Despite the ease with which weather data are being made accessible recently, many locations still lack reliable and consistent weather information. Insufficient weather observatories were established in Pakistan (the subject of our study), and climatic information for various sites was observed to be inadequate for calculating crop water needs based on ET0. Consequently, conventional techniques (like PM56) are not suitable to be used owing to exorbitant requirements of input or the absence of weather-related variables, such as Rs. The development of approaches depending on lesser weather-related data inputs and the advancement of ML algorithms for the estimation of ET0 with limited climate data become tasks of great significance. ML is among the finest solutions for developing an ET0 model for this purpose. However, the formation of an ML model that can be tested versus a target variable using an established set of input parameters is a key and essential issue that was successfully solved in this work. With less climate data, the constructed ML models were tested at several test sites to confirm their accuracy in predicting ET0. Moreover, in stand-alone applications, the ML models were prone to poor performance due to their inability to capture the trends and abruptly changing elements, which often reduced modelling performance. The objective of the ensemble technique, as shown by its notation, is to achieve distinctive characteristics for the component models that will result in the varied patterns that are displayed in the dataset [31]. In addition, an ensemble of various ML models increases the predictive ability of the model to draw input–output relations perfectly [32,33]. The selection of the best model to use in an ensemble depends on the outcomes of comparative analysis of the stand-alone performance of the models. The machine learning models with better performance are selected and ensembled into a conjunction to leverage the strengths of each model. The current study unifies the three tree-based techniques (TB, SDT and DTF) using an MLP-based non-linear ensemble through a parallel combination of the machine learning models. This implication enables the ensemble model to leverage the strength of each technique to enhance the final modelling accuracy.
In view of the above-discussed literature, it is evident that a reliable ensemble of machine learning models can significantly decrease parametric requirements to accurately predict reference evapotranspiration. Most of the existing literature focuses on making hydrological predictions or forecasts by direct modeling from input space to output space, therefore ensemble modelling is still a growing research direction in the field of hydrology. In the context of evapotranspiration estimation, an ensemble of tree-based machine learning techniques is a novel application. Therefore, this study aims to apply a tree-based ML ensemble approach for ET0 estimation with the following objectives: (i) apply sensitivity analysis using tree-based ML techniques to identify the best indicators of ET0 in order to reduce parametric requirements (ii) develop an ensemble model and improve ET0 estimation, (iii) investigate ensemble model performance at various climatic stations.
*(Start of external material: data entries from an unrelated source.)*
File: src/rtl/mul_div_unit_pkg.sv
// mul_div_unit_pkg: shared types for the RV32M iterative multiply/divide unit.
//   multop_t    - funct3 encoding of the eight RV32M operations
//   mdu_state_t - control FSM states
//   XLEN, ROB_IDX_WIDTH - datapath and ROB tag widths
package mul_div_unit_pkg;

    localparam int XLEN          = 32;
    localparam int ROB_IDX_WIDTH = 5;

    typedef enum logic [2:0] {
        MUL    = 3'd0,
        MULH   = 3'd1,
        MULHSU = 3'd2,
        MULHU  = 3'd3,
        DIV    = 3'd4,
        DIVU   = 3'd5,
        REM    = 3'd6,
        REMU   = 3'd7
    } multop_t;

    typedef enum logic [1:0] {
        IDLE    = 2'd0,
        MUL_RUN = 2'd1,
        DIV_RUN = 2'd2,
        DONE    = 2'd3
    } mdu_state_t;

    // funct3[2] separates the divide family from the multiply family.
    function automatic logic is_div_op(input multop_t op);
        return op[2];
    endfunction

endpackage

File: src/rtl/mul_div_unit_if.sv
// mul_div_unit_if: issue-side and result-side handshakes of the mul/div unit.
//   master - reservation station + CDB side (drives issue_*, out_ready)
//   slave  - the execute unit (drives issue_ready, out_*)
//
// Handshake rule (both channels): a transfer happens on a rising clock edge
// where valid and ready are both 1. Once valid is raised, the source holds
// valid and its payload unchanged until that transfer edge; ready may be
// combinationally derived from the sink's state and the other channel.
interface mul_div_unit_if;
    import mul_div_unit_pkg::*;

    logic                     issue_valid;
    logic                     issue_ready;
    multop_t                  issue_multop;
    logic [XLEN-1:0]          issue_rs1;
    logic [XLEN-1:0]          issue_rs2;
    logic [4:0]               issue_rd_addr;
    logic [ROB_IDX_WIDTH-1:0] issue_rob_idx;

    logic                     out_valid;
    logic                     out_ready;
    logic [XLEN-1:0]          out_data;
    logic [4:0]               out_rd_addr;
    logic [ROB_IDX_WIDTH-1:0] out_rob_idx;

    modport master (
        output issue_valid, issue_multop, issue_rs1, issue_rs2, issue_rd_addr, issue_rob_idx,
        output out_ready,
        input  issue_ready,
        input  out_valid, out_data, out_rd_addr, out_rob_idx
    );

    modport slave (
        input  issue_valid, issue_multop, issue_rs1, issue_rs2, issue_rd_addr, issue_rob_idx,
        input  out_ready,
        output issue_ready,
        output out_valid, out_data, out_rd_addr, out_rob_idx
    );

endinterface

File: src/rtl/mul_div_unit_sign_fixup.sv
// mul_div_unit_sign_fixup: combinational sign handling around the unsigned
// iterative core.
//   pre-stage : i_pre_op, i_rs1, i_rs2 -> o_mag1/o_mag2 (operand magnitudes),
//               o_neg_q (negate product/quotient), o_neg_r (negate remainder)
//   post-stage: i_post_op, i_neg_q, i_neg_r, i_prod, i_quot, i_rem -> o_result
module mul_div_unit_sign_fixup
    import mul_div_unit_pkg::*;
(
    input  multop_t         i_pre_op,
    input  logic [XLEN-1:0] i_rs1,
    input  logic [XLEN-1:0] i_rs2,
    output logic [XLEN-1:0] o_mag1,
    output logic [XLEN-1:0] o_mag2,
    output logic            o_neg_q,
    output logic            o_neg_r,

    input  multop_t         i_post_op,
    input  logic            i_neg_q,
    input  logic            i_neg_r,
    input  logic [63:0]     i_prod,
    input  logic [XLEN-1:0] i_quot,
    input  logic [XLEN-1:0] i_rem,
    output logic [XLEN-1:0] o_result
);

    logic        w_rs1_signed;
    logic        w_rs2_signed;
    logic        w_rs1_neg;
    logic        w_rs2_neg;
    logic [63:0] w_prod_s;

    always_comb begin
        w_rs1_signed = (i_pre_op != MULHU) && (i_pre_op != DIVU) && (i_pre_op != REMU);
        w_rs2_signed = (i_pre_op == MUL) || (i_pre_op == MULH) ||
                       (i_pre_op == DIV) || (i_pre_op == REM);
        w_rs1_neg    = w_rs1_signed & i_rs1[XLEN-1];
        w_rs2_neg    = w_rs2_signed & i_rs2[XLEN-1];
        // 32'h8000_0000 negates to itself, which is the correct unsigned magnitude.
        o_mag1       = w_rs1_neg ? (~i_rs1 + 32'd1) : i_rs1;
        o_mag2       = w_rs2_neg ? (~i_rs2 + 32'd1) : i_rs2;
        o_neg_q      = w_rs1_neg ^ w_rs2_neg;
        o_neg_r      = w_rs1_neg;
    end

    always_comb begin
        // The high half is only correct if the negation spans all 64 bits.
        w_prod_s = i_neg_q ? (~i_prod + 64'd1) : i_prod;
        case (i_post_op)
            MUL:                 o_result = w_prod_s[31:0];
            MULH, MULHSU, MULHU: o_result = w_prod_s[63:32];
            DIV, DIVU:           o_result = i_neg_q ? (~i_quot + 32'd1) : i_quot;
            default:             o_result = i_neg_r ? (~i_rem + 32'd1) : i_rem;
        endcase
    end

endmodule

File: src/rtl/mul_div_unit.sv
// mul_div_unit: iterative RV32M execute unit between the mul/div reservation
// station and the CDB mul slot. One op at a time: radix-2 shift-add multiply
// or restoring divide, 32 iterations, result held until the CDB takes it.
//   clk, rst (async, active low), flush (kills in-flight op and held result)
//   mdu       - issue_* / out_* handshakes (slave side of mul_div_unit_if)
//   busy      - state != IDLE
//   dbg_state - current FSM state
module mul_div_unit
    import mul_div_unit_pkg::*;
(
    input  logic          clk,
    input  logic          rst,
    input  logic          flush,
    mul_div_unit_if.slave mdu,
    output logic          busy,
    output mdu_state_t    dbg_state
);

    mdu_state_t               r_state;
    mdu_state_t               w_state_nx;
    mdu_state_t               w_launch_st;
    logic [4:0]               r_cnt;
    multop_t                  r_op;
    logic                     r_neg_q;
    logic                     r_neg_r;
    // Multiply: r_hi = partial product high half, r_lo = multiplier shifting out
    //           while product low bits shift in; r_opnd = multiplicand.
    // Divide:   r_hi = partial remainder, r_lo = dividend shifting out while
    //           quotient bits shift in; r_opnd = divisor.
    logic [XLEN-1:0]          r_hi;
    logic [XLEN-1:0]          r_lo;
    logic [XLEN-1:0]          r_opnd;
    logic [XLEN-1:0]          r_data;
    logic [4:0]               r_rd;
    logic [ROB_IDX_WIDTH-1:0] r_rob;

    logic                     w_accept;
    logic                     w_is_div;
    logic                     w_div0;
    logic                     w_ovf;
    logic                     w_special;
    logic                     w_last;
    logic                     w_running;
    logic [XLEN-1:0]          w_spec_data;
    logic [XLEN-1:0]          w_mag1;
    logic [XLEN-1:0]          w_mag2;
    logic                     w_neg_q;
    logic                     w_neg_r;
    logic [XLEN:0]            w_mul_sum;
    logic [XLEN:0]            w_div_shift;
    logic                     w_div_ge;
    logic [XLEN-1:0]          w_hi_nx;
    logic [XLEN-1:0]          w_lo_nx;
    logic [XLEN-1:0]          w_result;

    assign mdu.issue_ready = !flush && ((r_state == IDLE) || ((r_state == DONE) && mdu.out_ready));

    mul_div_unit_sign_fixup u_sign_fixup (
        .i_pre_op  (mdu.issue_multop),
        .i_rs1     (mdu.issue_rs1),
        .i_rs2     (mdu.issue_rs2),
        .o_mag1    (w_mag1),
        .o_mag2    (w_mag2),
        .o_neg_q   (w_neg_q),
        .o_neg_r   (w_neg_r),
        .i_post_op (r_op),
        .i_neg_q   (r_neg_q),
        .i_neg_r   (r_neg_r),
        .i_prod    ({w_hi_nx, w_lo_nx}),
        .i_quot    (w_lo_nx),
        .i_rem     (w_hi_nx),
        .o_result  (w_result)
    );

    // Issue decode, including the divide cases that bypass the iterations.
    always_comb begin
        w_accept  = mdu.issue_valid & mdu.issue_ready;
        w_is_div  = is_div_op(mdu.issue_multop);
        w_div0    = w_is_div && (mdu.issue_rs2 == '0);
        w_ovf     = ((mdu.issue_multop == DIV) || (mdu.issue_multop == REM)) &&
                    (mdu.issue_rs1 == 32'h8000_0000) && (mdu.issue_rs2 == '1);
        w_special = w_div0 | w_ovf;
        // funct3[1] selects REM/REMU over DIV/DIVU.
        if (w_div0) begin
            w_spec_data = mdu.issue_multop[1] ? mdu.issue_rs1 : '1;
        end else begin
            w_spec_data = mdu.issue_multop[1] ? '0 : 32'h8000_0000;
        end
        if (w_special) begin
            w_launch_st = DONE;
        end else if (w_is_div) begin
            w_launch_st = DIV_RUN;
        end else begin
            w_launch_st = MUL_RUN;
        end
    end

    // One iteration of the shared shift datapath.
    always_comb begin
        w_running   = (r_state == MUL_RUN) || (r_state == DIV_RUN);
        w_last      = (r_cnt == 5'd31);
        w_mul_sum   = {1'b0, r_hi} + (r_lo[0] ? {1'b0, r_opnd} : '0);
        w_div_shift = {r_hi, r_lo[XLEN-1]};
        w_div_ge    = (w_div_shift >= {1'b0, r_opnd});
        if (r_state == MUL_RUN) begin
            w_hi_nx = w_mul_sum[XLEN:1];
            w_lo_nx = {w_mul_sum[0], r_lo[XLEN-1:1]};
        end else begin
            // When the subtraction succeeds the difference is below the divisor,
            // so dropping the top bit of the shifted remainder is exact.
            w_hi_nx = w_div_ge ? (w_div_shift[XLEN-1:0] - r_opnd) : w_div_shift[XLEN-1:0];
            w_lo_nx = {r_lo[XLEN-2:0], w_div_ge};
        end
    end

    always_comb begin
        w_state_nx = r_state;
        case (r_state)
            MUL_RUN, DIV_RUN: if (w_last) w_state_nx = DONE;
            DONE:             if (mdu.out_ready) w_state_nx = IDLE;
            default:          w_state_nx = r_state;
        endcase
        if (w_accept) w_state_nx = w_launch_st;
        if (flush)    w_state_nx = IDLE;
    end

    always_ff @(posedge clk or negedge rst) begin
        if (!rst) begin
            r_state <= IDLE;
        end else begin
            r_state <= w_state_nx;
        end
    end

    always_ff @(posedge clk or negedge rst) begin
        if (!rst) begin
            r_cnt   <= '0;
            r_op    <= MUL;
            r_neg_q <= 1'b0;
            r_neg_r <= 1'b0;
            r_hi    <= '0;
            r_lo    <= '0;
            r_opnd  <= '0;
            r_data  <= '0;
            r_rd    <= '0;
            r_rob   <= '0;
        end else if (w_accept) begin
            r_cnt   <= '0;
            r_op    <= mdu.issue_multop;
            r_neg_q <= w_neg_q;
            r_neg_r <= w_neg_r;
            r_rd    <= mdu.issue_rd_addr;
            r_rob   <= mdu.issue_rob_idx;
            r_hi    <= '0;
            r_lo    <= w_is_div ? w_mag1 : w_mag2;
            r_opnd  <= w_is_div ? w_mag2 : w_mag1;
            if (w_special) r_data <= w_spec_data;
        end else if (w_running && !flush) begin
            r_cnt <= r_cnt + 5'd1;
            r_hi  <= w_hi_nx;
            r_lo  <= w_lo_nx;
            // The result is formed from the final iteration's values directly,
            // so it lands in r_data on the same edge that enters DONE.
            if (w_last) r_data <= w_result;
        end
    end

    assign mdu.out_valid   = (r_state == DONE);
    assign mdu.out_data    = r_data;
    assign mdu.out_rd_addr = r_rd;
    assign mdu.out_rob_idx = r_rob;
    assign busy            = (r_state != IDLE);
    assign dbg_state       = r_state;

endmodule

File: src/flat_wrapper.sv
// flat-port wrapper written by rule: the top's interface ports become plain ports
module mul_div_unit_flat import mul_div_unit_pkg::*;
  (clk, rst, flush, busy, dbg_state, mdu_issue_valid, mdu_issue_multop, mdu_issue_rs1, mdu_issue_rs2, mdu_issue_rd_addr, mdu_issue_rob_idx, mdu_out_ready, mdu_issue_ready, mdu_out_valid, mdu_out_data, mdu_out_rd_addr, mdu_out_rob_idx);
  mul_div_unit_if mdu_i ();
  input  logic clk;
  input  logic rst;
  input  logic flush;
  output logic busy;
  output mdu_state_t dbg_state;
  input wire logic [$bits(mdu_i.issue_valid)-1:0] mdu_issue_valid;
  input wire logic [$bits(mdu_i.issue_multop)-1:0] mdu_issue_multop;
  input wire logic [$bits(mdu_i.issue_rs1)-1:0] mdu_issue_rs1;
  input wire logic [$bits(mdu_i.issue_rs2)-1:0] mdu_issue_rs2;
  input wire logic [$bits(mdu_i.issue_rd_addr)-1:0] mdu_issue_rd_addr;
  input wire logic [$bits(mdu_i.issue_rob_idx)-1:0] mdu_issue_rob_idx;
  input wire logic [$bits(mdu_i.out_ready)-1:0] mdu_out_ready;
  output wire logic [$bits(mdu_i.issue_ready)-1:0] mdu_issue_ready;
  output wire logic [$bits(mdu_i.out_valid)-1:0] mdu_out_valid;
  output wire logic [$bits(mdu_i.out_data)-1:0] mdu_out_data;
  output wire logic [$bits(mdu_i.out_rd_addr)-1:0] mdu_out_rd_addr;
  output wire logic [$bits(mdu_i.out_rob_idx)-1:0] mdu_out_rob_idx;
  assign mdu_i.issue_valid = mdu_issue_valid;
  assign mdu_i.issue_multop = mdu_issue_multop;
  assign mdu_i.issue_rs1 = mdu_issue_rs1;
  assign mdu_i.issue_rs2 = mdu_issue_rs2;
  assign mdu_i.issue_rd_addr = mdu_issue_rd_addr;
  assign mdu_i.issue_rob_idx = mdu_issue_rob_idx;
  assign mdu_i.out_ready = mdu_out_ready;
  assign mdu_issue_ready = mdu_i.issue_ready;
  assign mdu_out_valid = mdu_i.out_valid;
  assign mdu_out_data = mdu_i.out_data;
  assign mdu_out_rd_addr = mdu_i.out_rd_addr;
  assign mdu_out_rob_idx = mdu_i.out_rob_idx;
  mul_div_unit u_core (.clk(clk), .rst(rst), .flush(flush), .mdu(mdu_i), .busy(busy), .dbg_state(dbg_state));
endmodule
File: config.mk
export PLATFORM = sky130hd
export DESIGN_NAME = mul_div_unit_flat
export DESIGN_NICKNAME = d
export VERILOG_FILES = /design/src/rtl/mul_div_unit_pkg.sv /design/src/rtl/mul_div_unit_if.sv /design/src/rtl/mul_div_unit_sign_fixup.sv /design/src/rtl/mul_div_unit.sv /design/src/flat_wrapper.sv
export SDC_FILE = /design/constraint.sdc
export NUM_CORES = 1
export LEC_CHECK = 0
export CAP_MARGIN = 25
export CORE_MARGIN = 4
export CORE_UTILIZATION = 45
export DETAILED_ROUTE_END_ITERATION = 16
export SYNTH_ARGS = -nofsm -noshare
export SYNTH_HDL_FRONTEND = slang
export SYNTH_HIERARCHICAL = 1
export SYNTH_SLANG_ARGS = --single-unit
export TNS_END_PERCENT = 5
File: constraint.sdc
create_clock -name clk -period 5.6 [get_ports clk]
set_input_delay 1.4 -clock clk [delete_from_list [all_inputs] [get_ports clk]]
set_output_delay 1.4 -clock clk [all_outputs]
set_load 0.05 [all_outputs]
# Yosys cells after proc, flatten, opt, wreduce, memory -nomap -nowiden
# Index checks and enable logic that the tools add are counted.
[classes]
n_addsub = 8
order_cmp = 1
eq_ne = 20
muxes = 32
bitwise = 10
n_reduce_logical = 28
[op_table]
columns = ["operator", "n"]
rows = [
  ["32-bit 2-to-1 mux", 21],
  ["32-bit by 1-bit adder with 32-bit output, second input constant", 4],
  ["32-bit NOT", 4],
  ["32-bit case mux with 3 select lines", 1],
  ["64-bit by 1-bit adder with 64-bit output, second input constant", 1],
  ["32-bit == test, second input constant", 2],
  ["64-bit 2-to-1 mux", 1],
  ["64-bit NOT", 1],
  ["32-bit by 33-bit adder with 33-bit output", 1],
  ["33-bit by 32-bit greater-or-equal comparator with 1-bit output", 1],
  ["32-bit logical NOT", 1],
  ["32-bit subtractor", 1],
  ["3-bit == test, second input constant", 4],
  ["2-bit 2-to-1 mux", 6],
  ["5-bit 2-to-1 mux", 2],
  ["1-bit logical AND", 8],
  ["3-bit by 1-bit == test with 1-bit output, second input constant", 2],
  ["3-bit by 2-bit == test with 1-bit output, second input constant", 2],
  ["3-bit logical NOT", 2],
  ["1-bit logical OR", 6],
  ["3-bit inequality test, second input constant", 2],
  ["3-bit AND reduction", 2],
  ["2-bit nonzero test", 3],
  ["5-bit by 1-bit adder with 5-bit output, second input constant", 1],
  ["16 further kinds", 20],
]
[word_totals]
ff_bits = 150
input_bits = 82
out_inout_bits = 47
word_cells = 110

# Depth between registers and ports, before layout
# Gate-level depths: netlist of the first run.
[depth]
depth_word = 10
mapped_depth = 22

# Hierarchy
# The synthesis of the first run kept the hierarchy.
[modules_own_cells]
columns = ["module", "n_inst", "cells_each", "area_per_inst_um2"]
rows = [
  ["mul_div_unit", 1, 1541, 12439.4],
  ["mul_div_unit_sign_fixup", 1, 826, 5489.0],
]

# Least setup slack after synthesis of the first run
# No wires, ideal clock.
[synth_timing]
path_type = "flip-flop to flip-flop"
startpoint = "register u_core.r_hi[17]"
endpoint = "register u_core.r_data[21] (netlist: u_core/mdu.out_data[21])"
setup_time_ps = 133
t_arrival_ps = 4814
setup_slack_ps = 653
stages_incl_launch_ff = 20
path_buffers = 1
synth_period_minus_slack_ps = 4947
path_cell_list = "dfrtp_1 > ha_1 > buf_2 > nand4_1 > or2_1 > a2111oi_4 > o21ai_2 > a211oi_4 > o21ai_2 > nand2_2 > mux2_2 > mux2_2 > or3_4 > or3_1 > o41ai_2 > xnor2_1 > and3_1 > or4_1 > a21oi_1 > o21ai_0"
[synth_between]
elab_chain_len = 10
[synth_rtl]
columns = ["element", "line_no", "source"]
rows = [
  ["start: declaration", "mul_div_unit.sv:30", "logic [XLEN-1:0] r_hi;"],
  ["start signal: assignment", "mul_div_unit.sv:160", "r_hi <= w_hi_nx;"],
  ["33-bit by 32-bit greater-or-equal comparator with 1-bit output", "mul_div_unit.sv:104", "w_div_ge = (w_div_shift >= {1'b0, r_opnd});"],
  ["32-bit 2-to-1 mux", "mul_div_unit.sv:111", "w_hi_nx = w_div_ge ? (w_div_shift[XLEN-1:0] - r_opnd) : w_div_shift[XLEN-1:0];"],
  ["32-bit 2-to-1 mux (*)", "mul_div_unit.sv:105", "if (r_state == MUL_RUN) begin"],
  ["named net u_core.w_hi_nx[17]", "mul_div_unit.sv:52", "logic [XLEN-1:0] w_hi_nx;"],
  ["64-bit NOT or 32-bit NOT (tied branches)", "mul_div_unit_sign_fixup.sv:47, mul_div_unit_sign_fixup.sv:52", ""],
  ["64-bit by 1-bit adder with 64-bit output or 32-bit by 1-bit adder with 32-bit output (tied branches)", "mul_div_unit_sign_fixup.sv:47, mul_div_unit_sign_fixup.sv:52", ""],
  ["64-bit 2-to-1 mux or 32-bit 2-to-1 mux (tied branches)", "mul_div_unit_sign_fixup.sv:47, mul_div_unit_sign_fixup.sv:52", ""],
  ["32-bit case mux with 3 select lines (*)", "mul_div_unit_sign_fixup.sv:48", "case (i_post_op)"],
  ["named net u_core.w_result[21]", "mul_div_unit.sv:54", "logic [XLEN-1:0] w_result;"],
  ["32-bit 2-to-1 mux (*)", "mul_div_unit.sv:164", "if (w_last) r_data <= w_result;"],
  ["32-bit 2-to-1 mux (*)", "mul_div_unit.sv:158", "end else if (w_running && !flush) begin"],
  ["32-bit 2-to-1 mux (*)", "mul_div_unit.sv:147", "end else if (w_accept) begin"],
  ["end signal: assignment", "mul_div_unit.sv:157", "if (w_special) r_data <= w_spec_data;"],
  ["end signal: assignment", "mul_div_unit.sv:164", ""],
  ["end: declaration", "mul_div_unit.sv:33", "logic [XLEN-1:0] r_data;"],
]
# The timed path passes the listed nets; every way through them passes the cells marked *. The select of a mux whose other input is x is not followed.
# A chain may end at the register's enable or synchronous reset.

# Worst setup path after layout of the first run
[layout_timing]
startpoint = "register u_core.r_hi[7]"
endpoint = "register u_core.r_data[20] (netlist: u_core/mdu.out_data[20])"
[layout_between]
elab_chain_len = 10
[layout_rtl]
columns = ["element", "line_no"]
rows = [
  ["33-bit by 32-bit greater-or-equal comparator with 1-bit output (*)", "mul_div_unit.sv:104"],
  ["32-bit 2-to-1 mux (*)", "mul_div_unit.sv:111"],
  ["32-bit 2-to-1 mux (*)", "mul_div_unit.sv:105"],
  ["named net u_core.w_hi_nx[2]", "mul_div_unit.sv:52"],
  ["64-bit NOT or 32-bit NOT (tied branches)", "mul_div_unit_sign_fixup.sv:47, mul_div_unit_sign_fixup.sv:52"],
  ["64-bit by 1-bit adder with 64-bit output or 32-bit by 1-bit adder with 32-bit output (tied branches)", "mul_div_unit_sign_fixup.sv:47, mul_div_unit_sign_fixup.sv:52"],
  ["64-bit 2-to-1 mux or 32-bit 2-to-1 mux (tied branches)", "mul_div_unit_sign_fixup.sv:47, mul_div_unit_sign_fixup.sv:52"],
  ["32-bit case mux with 3 select lines (*)", "mul_div_unit_sign_fixup.sv:48"],
  ["named net u_core.w_result[20]", "mul_div_unit.sv:54"],
  ["32-bit 2-to-1 mux (*)", "mul_div_unit.sv:164"],
  ["32-bit 2-to-1 mux (*)", "mul_div_unit.sv:158"],
  ["32-bit 2-to-1 mux (*)", "mul_div_unit.sv:147"],
]
# Marks and branches as above.

==> results of run 1 <==
## cells by family after synthesis
group,count (synthesis)
AO/OA/AOI/OAI,682
XOR/XNOR,202
adder cells (fa/ha/maj),76
buffers and inverters,219
flip-flops,150
multiplexers,150
AND/OR/NAND/NOR,888
## placed cells by master, fill, tap and decap left out, drive strengths merged, types with 23 or more instances in the layout
master | synthesis | routed
or4 | 23 | 23
nand3 | 44 | 44
xnor2 | 116 | 116
dfrtp | 150 | 150
nand2 | 299 | 299
nor2 | 133 | 133
o31ai | 41 | 41
ha | 74 | 74
mux2 | 67 | 67
and2 | 40 | 40
clkdlybuf4s50 | 0 | 126
inv | 76 | 80
nor2b | 42 | 42
a21o | 23 | 23
nor3 | 89 | 89
mux2i | 83 | 83
xor2 | 86 | 86
o41ai | 33 | 33
nand4 | 42 | 42
o21ai | 209 | 209
nand2b | 23 | 23
or3 | 27 | 27
nor4 | 55 | 55
a21oi | 168 | 168
and3 | 28 | 28
buf | 26 | 158
## layout make-up
| cell class | instances | area [um2] |
|---|---|---|
| clock buffer | 20 | 456.7 |
| clock inverter | 12 | 141.4 |
| fill | 3818 | 17670 |
| inverter | 78 | 292.8 |
| multi-input combinational | 1998 | 13470 |
| sequential | 150 | 3755 |
| tap | 518 | 648.1 |
| timing repair buffer | 285 | 2575 |
## routing by layer
layer / vias to the layer above / global-route usage (%) / wire [um]
li1: 9030 / - / -
met1: 9616 / 47.07 / 33620
met2: 943 / 56.40 / 35640
met3: 172 / 8.962 / 6882
met4: 2 / 13.61 / 3272
met5: - / 0 / 13
## stage by stage
step,hold WS [ps],setup WS (ps),total power (W),std cells,instance area [um2]
2_1_floorplan,444.3,653.4,0.008893,2367,17930
3_3_place_gp,459.5,89.94,0.01340,3026,20600
4_1_cts,478.8,37.21,0.01473,3059,21210
3_5_place_dp,461.6,63.92,0.01342,3027,20620
6_report,476.8,150.5,0.01517,3061,21340
5_1_grt,484.3,-9.560,0.01602,3061,21340
## sequential cells by signal, summed over array words and instances (netlist names)
signal,count
u_core/r_hi,32
u_core/r_lo,32
u_core/r_neg_q,1
u_core/r_op,3
u_core/mdu.out_rd_addr,5
u_core/mdu.out_rob_idx,5
u_core/mdu.out_data,32
u_core/r_cnt,5
u_core/dbg_state,2
u_core/r_opnd,32
u_core/r_neg_r,1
In addition, the studies conducted on ET0 estimation using ML techniques have been limited to the analysis of only one climatic station or region. For example, the authors of [34] investigated a hybrid neural network approach in a semi-arid station only, and recommended using at least one climatic station from arid, semi-arid and humid regions to propose a generalized conclusion of the developed ensemble approach. Thus, the current study includes climatic stations from each selected region to investigate the performance of the developed tree-based ensemble ML approach.

2. Materials and Methods

2.1. Study Area and Datasets

In this study, 11 climatic stations located in different climatic regions of Pakistan have been studied. The input climatic parameters and daily average values of ET0 were recorded on a monthly basis in Bhakkar, Jhang, Toba Tek (T.T) Singh, Sahiwal, D.G Khan, Bahawalpur, Rahim Yar (R.Y) Khan, and Jacobabad as arid regions, while Multan, Islamabad, and Skardu were considered as hyper arid, semi-arid, and humid regions, respectively [35]. The monthly dataset duration of climatic stations and their climatic conditions corresponding to each region are explicitly mentioned in Table 1. Figure 1 indicates the geographic position of all the selected climatic stations. Blue dots represent climatic stations near to Multan Station (purple dot), while red dots represent distant climatic stations.

2.2. Methodology

Firstly, the climatic data of Multan station (1996–2015) were divided into 70% training and 30% testing sets and SDT, TB and DTF were applied to estimate ET0. This division of data into training and testing is practiced by most of the researchers in hydrology [36,37] and is also regarded as a simplified form of the V-fold rule of data partition [38]. Different input combinations of meteorological parameters i.e., Tmin, Tmax, Tmean, RHmean, (u(x)), and n, were formed and used as input in the selected tree-based ML model.
Afterward, an effective input parameter combination for ET0 estimation was selected by developing, training, and testing tree-based ML models (i.e., SDT, TB, and DTF) at Multan station, using input combinations. The tree-based linear and non-linear ensemble models were developed using the multi-layer perceptron (MLP) technique. Lastly, the performance of the developed tree-based ensemble model was tested in different weather stations located in various climatic regions (arid, semi-arid, humid) to validate the ensemble model’s results (for details: Sections 4.3 and 4.4). For this purpose, monthly data of climate parameters for the selected stations were applied as input to estimate ET0 values using a tree-based ensemble model. The FAO-PM56 Method, which is described in Section 2.2.1, was used to calculate the ET0 value that is indicated in Table 2. The statistical summary of the dataset for all the selected climatic stations is summarized in Table 2. In this section, we will further discuss the FAO-PM56 method and machine learning techniques used to estimate ET0. Further, we will also explain the development of non-linear ensemble models based on the best-performing machine learning technique.

2.2.1. FAO-PM56 Method

Using Allen’s [5] FAO-56 PM approach, the ET0 values for the Multan Station during the course of the research period were calculated using the meteorological variables:
E T 0 = 0.408 R n G + γ × 900 T m e a n + 273 × U 2 × e s e a + γ 1 + 0.34 u 2
e s = e m i n + e m a x 2
e a = e m i n × R H m a x 100 + e m a x × R H m i n 100 2
U 2 = w s × 4.87 × 1000 3600 × e m i n 67.8 × 3 5.42
where ET0 is calculated in mm/day, Rn is representing the net radiation (MJ/m2 day) at the surface of the crop, soil heat flux density is represented by G (MJ/m2 day, mean average temperature in °C is shown by the parameter Tmean, U2 denotes the wind speed (m/s), es ea, emin and emax represents the saturation actual, minimum and maximum vapor pressure (kPa). Finally, Δ and Ɣ are the vapor pressure curve slope (kPa/°C) and psychometric constant (kPa/°C), respectively.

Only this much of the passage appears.